Would you give the number of lines below in which the string "path" appears? Nothing else is needed.
(RECORDS SUPPLIED)
<file path="src/rtl/i2c_pkg.sv">
// i2c_pkg
// Shared definitions for the I2C transaction arbiter:
//   - state_e      : sequencer FSM states
//   - ERR_*        : rsp_err encodings returned to requesters
//   - SLAVE_W/BYTE_W : transaction field widths
//   - cnt_width()  : counter width able to hold 0..n-1, never below one bit
package i2c_pkg;

  localparam int SLAVE_W = 7;
  localparam int BYTE_W  = 8;

  typedef enum logic [2:0] {
    ST_IDLE  = 3'd0,
    ST_ISSUE = 3'd1,
    ST_WAIT  = 3'd2,
    ST_GAP   = 3'd3,
    ST_RESP  = 3'd4
  } state_e;

  localparam logic [1:0] ERR_OK      = 2'b00;
  localparam logic [1:0] ERR_NACK    = 2'b01;
  localparam logic [1:0] ERR_TIMEOUT = 2'b10;

  function automatic int cnt_width(input int n_values);
    return (n_values <= 2) ? 1 : $clog2(n_values);
  endfunction

endpackage

</file>
<file path="src/rtl/i2c_txn_arbiter_if.sv">
// i2c_txn_arbiter_if
// Bundles the requester side (req_*/rsp_*), the core transaction port
// (core_*) and the status outputs (busy, owner) of the arbiter.
//   slave  : arbiter view (drives req_ready, rsp_*, core_* outputs, status)
//   master : environment view (requesters plus the i2c core)
interface i2c_txn_arbiter_if #(
  parameter int NUM_REQ = 4
);
  import i2c_pkg::*;

  localparam int OW = $clog2(NUM_REQ);

  logic [NUM_REQ-1:0]         req_valid;
  logic [NUM_REQ-1:0]         req_ready;
  logic [SLAVE_W*NUM_REQ-1:0] req_slave_addr;
  logic [BYTE_W*NUM_REQ-1:0]  req_reg_addr;
  logic [BYTE_W*NUM_REQ-1:0]  req_wdata;
  logic [NUM_REQ-1:0]         req_rw;
  logic [NUM_REQ-1:0]         rsp_valid;
  logic [BYTE_W-1:0]          rsp_rdata;
  logic [1:0]                 rsp_err;
  logic                       core_start;
  logic [SLAVE_W-1:0]         core_slave_addr;
  logic [BYTE_W-1:0]          core_reg_addr;
  logic [BYTE_W-1:0]          core_write_data;
  logic                       core_rw;
  logic [BYTE_W-1:0]          core_read_data;
  logic                       core_done;
  logic                       core_ack_error;
  logic                       busy;
  logic [OW-1:0]              owner;

  modport slave (
    input  req_valid, req_slave_addr, req_reg_addr, req_wdata, req_rw,
    input  core_read_data, core_done, core_ack_error,
    output req_ready, rsp_valid, rsp_rdata, rsp_err,
    output core_start, core_slave_addr, core_reg_addr, core_write_data, core_rw,
    output busy, owner
  );

  modport master (
    output req_valid, req_slave_addr, req_reg_addr, req_wdata, req_rw,
    output core_read_data, core_done, core_ack_error,
    input  req_ready, rsp_valid, rsp_rdata, rsp_err,
    input  core_start, core_slave_addr, core_reg_addr, core_write_data, core_rw,
    input  busy, owner
  );

endinterface

</file>
<file path="src/rtl/i2c_txn_arbiter_rr_arbiter.sv">
// rr_arbiter
// Combinational round-robin arbiter. The search starts at last+1 and wraps,
// so the most recent owner has the lowest priority.
//   req       : request vector
//   last      : index of the last granted requester
//   grant     : one-hot grant (all zero when nothing requests)
//   grant_idx : index of the granted requester
//   grant_vld : any requester granted
module rr_arbiter #(
  parameter int NUM_REQ = 4
) (
  input  logic [NUM_REQ-1:0]         req,
  input  logic [$clog2(NUM_REQ)-1:0] last,
  output logic [NUM_REQ-1:0]         grant,
  output logic [$clog2(NUM_REQ)-1:0] grant_idx,
  output logic                       grant_vld
);
  localparam int IDX_W = $clog2(NUM_REQ);

  logic [IDX_W-1:0] cand;
  logic             hit;

  // Walk candidates last+1 .. last+NUM_REQ (mod NUM_REQ); first request wins.
  always_comb begin
    grant     = '0;
    grant_idx = '0;
    grant_vld = 1'b0;
    cand      = '0;
    hit       = 1'b0;
    for (int k = 1; k <= NUM_REQ; k++) begin
      cand = IDX_W'((int'(last) + k) % NUM_REQ);
      hit  = !grant_vld && req[cand];
      if (hit) begin
        grant[cand] = 1'b1;
        grant_idx   = cand;
        grant_vld   = 1'b1;
      end else begin
        grant_idx   = grant_idx;
      end
    end
  end

endmodule

</file>
<file path="src/rtl/i2c_txn_arbiter.sv">
// i2c_txn_arbiter
// Shares one i2c_master_core among NUM_REQ requesters. One transaction is
// accepted per grant, issued to the core, retried after NACK (with an idle
// gap), bounded by a timeout, and answered with a one-cycle response.
//   clk, reset : clock, asynchronous active-high reset
//   bus        : i2c_txn_arbiter_if.slave (requests, responses, core port,
//                busy, owner)
// Cycle shape: grant (req_ready) in T while still IDLE, ISSUE/core_start in
// T+1, WAIT from T+2; core_done in D gives RESP/rsp_valid in D+1, IDLE in D+2.
module i2c_txn_arbiter
  import i2c_pkg::*;
#(
  parameter int NUM_REQ     = 4,
  parameter int MAX_RETRY   = 2,
  parameter int RETRY_GAP   = 64,
  parameter int TIMEOUT_CYC = 100000
) (
  input  logic              clk,
  input  logic              reset,
  i2c_txn_arbiter_if.slave  bus
);
  localparam int OW    = $clog2(NUM_REQ);
  localparam int RTY_W = cnt_width(MAX_RETRY + 1);
  localparam int TMO_W = cnt_width(TIMEOUT_CYC);
  localparam int GAP_W = cnt_width(RETRY_GAP);

  localparam logic [RTY_W-1:0]   RTY_MAX  = RTY_W'(MAX_RETRY);
  localparam logic [TMO_W-1:0]   TMO_LAST = TMO_W'(TIMEOUT_CYC - 1);
  localparam logic [TMO_W-1:0]   TMO_SAT  = '1;
  localparam logic [GAP_W-1:0]   GAP_LAST = GAP_W'(RETRY_GAP - 1);
  localparam logic [NUM_REQ-1:0] ONE_HOT0 = NUM_REQ'(1);

  state_e             state_q, state_d;
  logic [NUM_REQ-1:0] req_ready_q, req_ready_d;
  logic [NUM_REQ-1:0] rsp_valid_q, rsp_valid_d;
  logic [BYTE_W-1:0]  rsp_rdata_q, rsp_rdata_d;
  logic [1:0]         rsp_err_q, rsp_err_d;
  logic               core_start_q, core_start_d;
  logic [SLAVE_W-1:0] slave_q, slave_d;
  logic [BYTE_W-1:0]  reg_q, reg_d;
  logic [BYTE_W-1:0]  wdata_q, wdata_d;
  logic               rw_q, rw_d;
  logic               busy_q, busy_d;
  logic [OW-1:0]      owner_q, owner_d;
  logic [RTY_W-1:0]   rty_q, rty_d;
  logic [TMO_W-1:0]   tmo_q, tmo_d;
  logic [GAP_W-1:0]   gap_q, gap_d;

  logic [NUM_REQ-1:0] arb_grant;
  logic [OW-1:0]      arb_idx;
  logic               arb_vld;
  logic [SLAVE_W-1:0] sel_slave;
  logic [BYTE_W-1:0]  sel_reg;
  logic [BYTE_W-1:0]  sel_wdata;
  logic               sel_rw;

  rr_arbiter #(.NUM_REQ(NUM_REQ)) u_rr_arbiter (
    .req       (bus.req_valid),
    .last      (owner_q),
    .grant     (arb_grant),
    .grant_idx (arb_idx),
    .grant_vld (arb_vld)
  );

  // AND-OR mux of the winner's request fields, indexed by the one-hot grant.
  always_comb begin
    sel_slave = '0;
    sel_reg   = '0;
    sel_wdata = '0;
    sel_rw    = 1'b0;
    for (int i = 0; i < NUM_REQ; i++) begin
      sel_slave = sel_slave | (bus.req_slave_addr[i*SLAVE_W +: SLAVE_W] & {SLAVE_W{arb_grant[i]}});
      sel_reg   = sel_reg   | (bus.req_reg_addr[i*BYTE_W +: BYTE_W]    & {BYTE_W{arb_grant[i]}});
      sel_wdata = sel_wdata | (bus.req_wdata[i*BYTE_W +: BYTE_W]       & {BYTE_W{arb_grant[i]}});
      sel_rw    = sel_rw    | (bus.req_rw[i] & arb_grant[i]);
    end
  end

  // Sequencer next-state logic; pulse outputs are set on entry to their state.
  always_comb begin
    state_d      = state_q;
    req_ready_d  = '0;
    rsp_valid_d  = '0;
    rsp_rdata_d  = '0;
    rsp_err_d    = ERR_OK;
    core_start_d = 1'b0;
    slave_d      = slave_q;
    reg_d        = reg_q;
    wdata_d      = wdata_q;
    rw_d         = rw_q;
    owner_d      = owner_q;
    rty_d        = rty_q;
    tmo_d        = tmo_q;
    gap_d        = gap_q;
    case (state_q)
      ST_IDLE: begin
        // A grant issued last cycle moves to ISSUE; the requester has
        // dropped (or is dropping) req_valid so it must not be re-arbitrated.
        if (req_ready_q != '0) begin
          state_d      = ST_ISSUE;
          core_start_d = 1'b1;
        end else if (arb_vld) begin
          req_ready_d = arb_grant;
          owner_d     = arb_idx;
          slave_d     = sel_slave;
          reg_d       = sel_reg;
          wdata_d     = sel_wdata;
          rw_d        = sel_rw;
          rty_d       = '0;
        end else begin
          state_d = ST_IDLE;
        end
      end
      ST_ISSUE: begin
        tmo_d   = '0;
        state_d = ST_WAIT;
      end
      ST_WAIT: begin
        tmo_d = (tmo_q == TMO_SAT) ? tmo_q : tmo_q + TMO_W'(1);
        // core_done is tested before the timeout so a coincident completion wins.
        if (bus.core_done) begin
          if (!bus.core_ack_error) begin
            rsp_valid_d = ONE_HOT0 << owner_q;
            rsp_rdata_d = rw_q ? bus.core_read_data : '0;
            rsp_err_d   = ERR_OK;
            state_d     = ST_RESP;
          end else if (rty_q < RTY_MAX) begin
            rty_d   = rty_q + RTY_W'(1);
            gap_d   = '0;
            state_d = ST_GAP;
          end else begin
            rsp_valid_d = ONE_HOT0 << owner_q;
            rsp_err_d   = ERR_NACK;
            state_d     = ST_RESP;
          end
        end else if (tmo_q == TMO_LAST) begin
          rsp_valid_d = ONE_HOT0 << owner_q;
          rsp_err_d   = ERR_TIMEOUT;
          state_d     = ST_RESP;
        end else begin
          state_d = ST_WAIT;
        end
      end
      ST_GAP: begin
        if (gap_q == GAP_LAST) begin
          state_d      = ST_ISSUE;
          core_start_d = 1'b1;
        end else begin
          gap_d = gap_q + GAP_W'(1);
        end
      end
      ST_RESP: begin
        state_d = ST_IDLE;
      end
      default: begin
        state_d = ST_IDLE;
      end
    endcase
    busy_d = (state_d != ST_IDLE);
  end

  // State and registered outputs.
  always_ff @(posedge clk or posedge reset) begin
    if (reset) begin
      state_q      <= ST_IDLE;
      req_ready_q  <= '0;
      rsp_valid_q  <= '0;
      rsp_rdata_q  <= '0;
      rsp_err_q    <= ERR_OK;
      core_start_q <= 1'b0;
      slave_q      <= '0;
      reg_q        <= '0;
      wdata_q      <= '0;
      rw_q         <= 1'b0;
      busy_q       <= 1'b0;
      owner_q      <= OW'(NUM_REQ - 1);
      rty_q        <= '0;
      tmo_q        <= '0;
      gap_q        <= '0;
    end else begin
      state_q      <= state_d;
      req_ready_q  <= req_ready_d;
      rsp_valid_q  <= rsp_valid_d;
      rsp_rdata_q  <= rsp_rdata_d;
      rsp_err_q    <= rsp_err_d;
      core_start_q <= core_start_d;
      slave_q      <= slave_d;
      reg_q        <= reg_d;
      wdata_q      <= wdata_d;
      rw_q         <= rw_d;
      busy_q       <= busy_d;
      owner_q      <= owner_d;
      rty_q        <= rty_d;
      tmo_q        <= tmo_d;
      gap_q        <= gap_d;
    end
  end

  assign bus.req_ready       = req_ready_q;
  assign bus.rsp_valid       = rsp_valid_q;
  assign bus.rsp_rdata       = rsp_rdata_q;
  assign bus.rsp_err         = rsp_err_q;
  assign bus.core_start      = core_start_q;
  assign bus.core_slave_addr = slave_q;
  assign bus.core_reg_addr   = reg_q;
  assign bus.core_write_data = wdata_q;
  assign bus.core_rw         = rw_q;
  assign bus.busy            = busy_q;
  assign bus.owner           = owner_q;

endmodule
</file>
<file path="src/flat_wrapper.sv">
// flat-port wrapper written by rule: the top's interface ports become plain ports
module i2c_txn_arbiter_flat import i2c_pkg::*;
#(
  parameter int NUM_REQ     = 4,
  parameter int MAX_RETRY   = 2,
  parameter int RETRY_GAP   = 64,
  parameter int TIMEOUT_CYC = 100000
)
  (clk, reset, bus_req_valid, bus_req_slave_addr, bus_req_reg_addr, bus_req_wdata, bus_req_rw, bus_core_read_data, bus_core_done, bus_core_ack_error, bus_req_ready, bus_rsp_valid, bus_rsp_rdata, bus_rsp_err, bus_core_start, bus_core_slave_addr, bus_core_reg_addr, bus_core_write_data, bus_core_rw, bus_busy, bus_owner);
  i2c_txn_arbiter_if #(.NUM_REQ(NUM_REQ)) bus_i ();
  input  logic clk;
  input  logic reset;
  input wire logic [$bits(bus_i.req_valid)-1:0] bus_req_valid;
  input wire logic [$bits(bus_i.req_slave_addr)-1:0] bus_req_slave_addr;
  input wire logic [$bits(bus_i.req_reg_addr)-1:0] bus_req_reg_addr;
  input wire logic [$bits(bus_i.req_wdata)-1:0] bus_req_wdata;
  input wire logic [$bits(bus_i.req_rw)-1:0] bus_req_rw;
  input wire logic [$bits(bus_i.core_read_data)-1:0] bus_core_read_data;
  input wire logic [$bits(bus_i.core_done)-1:0] bus_core_done;
  input wire logic [$bits(bus_i.core_ack_error)-1:0] bus_core_ack_error;
  output wire logic [$bits(bus_i.req_ready)-1:0] bus_req_ready;
  output wire logic [$bits(bus_i.rsp_valid)-1:0] bus_rsp_valid;
  output wire logic [$bits(bus_i.rsp_rdata)-1:0] bus_rsp_rdata;
  output wire logic [$bits(bus_i.rsp_err)-1:0] bus_rsp_err;
  output wire logic [$bits(bus_i.core_start)-1:0] bus_core_start;
  output wire logic [$bits(bus_i.core_slave_addr)-1:0] bus_core_slave_addr;
  output wire logic [$bits(bus_i.core_reg_addr)-1:0] bus_core_reg_addr;
  output wire logic [$bits(bus_i.core_write_data)-1:0] bus_core_write_data;
  output wire logic [$bits(bus_i.core_rw)-1:0] bus_core_rw;
  output wire logic [$bits(bus_i.busy)-1:0] bus_busy;
  output wire logic [$bits(bus_i.owner)-1:0] bus_owner;
  assign bus_i.req_valid = bus_req_valid;
  assign bus_i.req_slave_addr = bus_req_slave_addr;
  assign bus_i.req_reg_addr = bus_req_reg_addr;
  assign bus_i.req_wdata = bus_req_wdata;
  assign bus_i.req_rw = bus_req_rw;
  assign bus_i.core_read_data = bus_core_read_data;
  assign bus_i.core_done = bus_core_done;
  assign bus_i.core_ack_error = bus_core_ack_error;
  assign bus_req_ready = bus_i.req_ready;
  assign bus_rsp_valid = bus_i.rsp_valid;
  assign bus_rsp_rdata = bus_i.rsp_rdata;
  assign bus_rsp_err = bus_i.rsp_err;
  assign bus_core_start = bus_i.core_start;
  assign bus_core_slave_addr = bus_i.core_slave_addr;
  assign bus_core_reg_addr = bus_i.core_reg_addr;
  assign bus_core_write_data = bus_i.core_write_data;
  assign bus_core_rw = bus_i.core_rw;
  assign bus_busy = bus_i.busy;
  assign bus_owner = bus_i.owner;
  i2c_txn_arbiter #(.NUM_REQ(NUM_REQ), .MAX_RETRY(MAX_RETRY), .RETRY_GAP(RETRY_GAP), .TIMEOUT_CYC(TIMEOUT_CYC)) u_core (.clk(clk), .reset(reset), .bus(bus_i));
endmodule
</file>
(End RECORDS SUPPLIED)
◆ REPLY TO THE TASK
5